[The data]:
+++++
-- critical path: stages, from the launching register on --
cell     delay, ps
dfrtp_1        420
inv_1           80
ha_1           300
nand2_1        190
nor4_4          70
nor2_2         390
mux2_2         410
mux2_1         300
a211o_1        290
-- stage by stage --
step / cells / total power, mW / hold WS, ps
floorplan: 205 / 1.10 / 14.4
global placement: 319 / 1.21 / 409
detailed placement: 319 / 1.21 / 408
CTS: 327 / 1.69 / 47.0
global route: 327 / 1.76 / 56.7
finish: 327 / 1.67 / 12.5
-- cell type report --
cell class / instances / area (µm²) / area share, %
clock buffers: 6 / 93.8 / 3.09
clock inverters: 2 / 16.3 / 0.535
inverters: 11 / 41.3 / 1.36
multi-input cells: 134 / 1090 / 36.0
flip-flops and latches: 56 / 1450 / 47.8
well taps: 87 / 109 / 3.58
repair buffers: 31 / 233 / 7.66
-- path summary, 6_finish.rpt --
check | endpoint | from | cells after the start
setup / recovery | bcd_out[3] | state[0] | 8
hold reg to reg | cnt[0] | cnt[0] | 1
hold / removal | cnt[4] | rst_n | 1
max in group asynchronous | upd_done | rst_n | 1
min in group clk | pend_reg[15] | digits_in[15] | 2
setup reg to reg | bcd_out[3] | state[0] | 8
### src/rtl/eh2_lsu_amo_ctl.sv
// Atomic (AMO / LR.W / SC.W) sequencer: arbitrates thread requests, runs each one as a
// DCCM read-modify-write through an external combinational ALU, and tracks LR reservations.
module eh2_lsu_amo_ctl #(
  parameter  int NUM_THREADS = 2,
  parameter  int RSV_LSB     = 2,
  localparam int TW          = (NUM_THREADS > 1) ? $clog2(NUM_THREADS) : 1
) (
  input  logic                     clk,
  input  logic                     rst_l,
  input  logic [NUM_THREADS-1:0]   req_valid,
  output logic [NUM_THREADS-1:0]   req_ready,
  input  logic [5*NUM_THREADS-1:0] req_op,
  input  logic [NUM_THREADS-1:0]   req_unsign,
  input  logic [32*NUM_THREADS-1:0] req_addr,
  input  logic [32*NUM_THREADS-1:0] req_wdata,
  input  logic [NUM_THREADS-1:0]   flush,
  output logic                     dccm_rd_en,
  output logic                     dccm_wr_en,
  output logic [31:0]              dccm_addr,
  output logic [31:0]              dccm_wr_data,
  input  logic                     dccm_gnt,
  input  logic                     dccm_rd_valid,
  input  logic [31:0]              dccm_rd_data,
  output logic                     amo_valid,
  output logic [4:0]               amo_op,
  output logic                     amo_unsign,
  output logic [31:0]              amo_mem_data,
  output logic [31:0]              amo_src_data,
  input  logic [31:0]              amo_result,
  input  logic                     snoop_valid,
  input  logic [31:0]              snoop_addr,
  output logic                     rsp_valid,
  output logic [TW-1:0]            rsp_tid,
  output logic [31:0]              rsp_data
);

  typedef enum logic [2:0] {S_IDLE, S_RD, S_RDW, S_DRAIN, S_EXEC, S_WR, S_RSP} state_t;

  localparam logic [4:0]  OP_SWAP = 5'd1;
  localparam logic [4:0]  OP_LR   = 5'd2;
  localparam logic [4:0]  OP_SC   = 5'd3;
  localparam logic [31:0] GMASK   = ~((32'd1 << RSV_LSB) - 32'd1);

  // Unknown encodings execute as swap so the ALU only ever sees legal ops.
  function automatic logic [4:0] legalize(input logic [4:0] op);
    case (op)
      5'd0, 5'd1, 5'd2, 5'd3, 5'd4, 5'd8, 5'd12,
      5'd16, 5'd20, 5'd24, 5'd28: legalize = op;
      default:                    legalize = OP_SWAP;
    endcase
  endfunction

  state_t                 state_q, state_d;
  logic [TW-1:0]          rr_q, rr_d, tid_q, win;
  logic                   found, accept, sc_pass, tid_flush;
  logic [NUM_THREADS-1:0] elig;
  logic [4:0]             op_q, win_op;
  logic                   unsign_q, sc_fail_q;
  logic [31:0]            addr_q, src_q, old_q, wr_data_q;
  logic [31:0]            win_addr, win_wdata, win_gran, snoop_gran, addr_gran;
  logic [NUM_THREADS-1:0] rsv_vld_q, rsv_vld_d;
  logic [31:0]            rsv_gran_q [NUM_THREADS];
  logic [31:0]            rsv_gran_d [NUM_THREADS];

  // Round-robin search starting at the pointer; flushed threads are not eligible.
  always_comb begin
    // NOTE: every always_comb output gets a default first so no path can infer a latch.
    found = 1'b0;
    win   = '0;
    elig  = req_valid & ~flush;
    for (int i = 0; i < NUM_THREADS; i++) begin
      if (!found && elig[(int'(rr_q) + i) % NUM_THREADS]) begin
        found = 1'b1;
        win   = TW'((int'(rr_q) + i) % NUM_THREADS);
      end
    end
  end

  assign accept     = (state_q == S_IDLE) && found;
  assign win_op     = legalize(req_op[int'(win)*5 +: 5]);
  assign win_addr   = req_addr[int'(win)*32 +: 32];
  assign win_wdata  = req_wdata[int'(win)*32 +: 32];
  assign win_gran   = win_addr & GMASK;
  assign snoop_gran = snoop_addr & GMASK;
  assign addr_gran  = addr_q & GMASK;
  assign tid_flush  = flush[tid_q];
  // A snoop hitting the granule in the SC's own accept cycle beats the reservation.
  assign sc_pass    = rsv_vld_q[win] && (rsv_gran_q[win] == win_gran) &&
                      !(snoop_valid && (snoop_gran == win_gran));
  assign rr_d       = !accept ? rr_q : (int'(win) == NUM_THREADS - 1) ? '0 : win + TW'(1);

  always_ff @(posedge clk or negedge rst_l) begin
    // NOTE: sequential state uses non-blocking assignments only, so every flop samples pre-edge values.
    if (!rst_l) state_q <= S_IDLE;
    else        state_q <= state_d;
  end

  always_comb begin
    state_d = state_q;
    case (state_q)
      S_IDLE:  if (accept) state_d = (win_op != OP_SC) ? S_RD : sc_pass ? S_WR : S_RSP;
      S_RD:    if (tid_flush)          state_d = dccm_gnt ? S_DRAIN : S_IDLE;
               else if (dccm_gnt)      state_d = S_RDW;
      S_RDW:   if (tid_flush)          state_d = dccm_rd_valid ? S_IDLE : S_DRAIN;
               else if (dccm_rd_valid) state_d = (op_q == OP_LR) ? S_RSP : S_EXEC;
      S_DRAIN: if (dccm_rd_valid)      state_d = S_IDLE;
      S_EXEC:  state_d = S_WR;
      S_WR:    if (dccm_gnt)           state_d = S_RSP;
      S_RSP:   state_d = S_IDLE;
      default: state_d = S_IDLE;
    endcase
  end

  always_comb begin
    req_ready = '0;
    if (accept) req_ready[win] = 1'b1;
    dccm_rd_en   = (state_q == S_RD);
    dccm_wr_en   = (state_q == S_WR);
    dccm_addr    = addr_q;
    dccm_wr_data = wr_data_q;
    amo_valid    = (state_q == S_EXEC);
    amo_op       = op_q;
    amo_unsign   = unsign_q;
    amo_mem_data = old_q;
    amo_src_data = src_q;
    rsp_valid    = (state_q == S_RSP);
    rsp_tid      = rsp_valid ? tid_q : '0;
    rsp_data     = !rsp_valid ? 32'd0 : (op_q == OP_SC) ? {31'd0, sc_fail_q} : old_q;
  end

  // Reservation bookkeeping: LR sets, SC consumes, foreign writes / snoops / flush clear.
  always_comb begin
    rsv_vld_d  = rsv_vld_q;
    rsv_gran_d = rsv_gran_q;
    if ((state_q == S_RDW) && dccm_rd_valid && (op_q == OP_LR) && !tid_flush &&
        !(snoop_valid && (snoop_gran == addr_gran))) begin
      rsv_vld_d[tid_q]  = 1'b1;
      rsv_gran_d[tid_q] = addr_gran;
    end
    if (accept && (win_op == OP_SC)) rsv_vld_d[win] = 1'b0;
    for (int t = 0; t < NUM_THREADS; t++) begin
      if (snoop_valid && (rsv_gran_d[t] == snoop_gran)) rsv_vld_d[t] = 1'b0;
      if ((state_q == S_WR) && dccm_gnt && (t != int'(tid_q)) && (rsv_gran_d[t] == addr_gran))
        rsv_vld_d[t] = 1'b0;
      if (flush[t]) rsv_vld_d[t] = 1'b0;
    end
  end

  always_ff @(posedge clk or negedge rst_l) begin
    if (!rst_l) begin
      rr_q       <= '0;
      tid_q      <= '0;
      op_q       <= '0;
      unsign_q   <= 1'b0;
      sc_fail_q  <= 1'b0;
      addr_q     <= '0;
      src_q      <= '0;
      old_q      <= '0;
      wr_data_q  <= '0;
      rsv_vld_q  <= '0;
      // NOTE: the granule array is reset too, so no X can reach the reservation compares.
      rsv_gran_q <= '{default: '0};
    end else begin
      if (accept) begin
        op_q      <= win_op;
        unsign_q  <= req_unsign[win];
        addr_q    <= win_addr;
        src_q     <= win_wdata;
        wr_data_q <= win_wdata;
        tid_q     <= win;
        sc_fail_q <= !sc_pass;
      end
      if ((state_q == S_RDW) && dccm_rd_valid) old_q     <= dccm_rd_data;
      if (state_q == S_EXEC)                   wr_data_q <= amo_result;
      rr_q       <= rr_d;
      rsv_vld_q  <= rsv_vld_d;
      rsv_gran_q <= rsv_gran_d;
    end
  end

endmodule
+++++
Where the string "inverters" occurs in the data, return the whole line.

clock inverters: 2 / 16.3 / 0.535
inverters: 11 / 41.3 / 1.36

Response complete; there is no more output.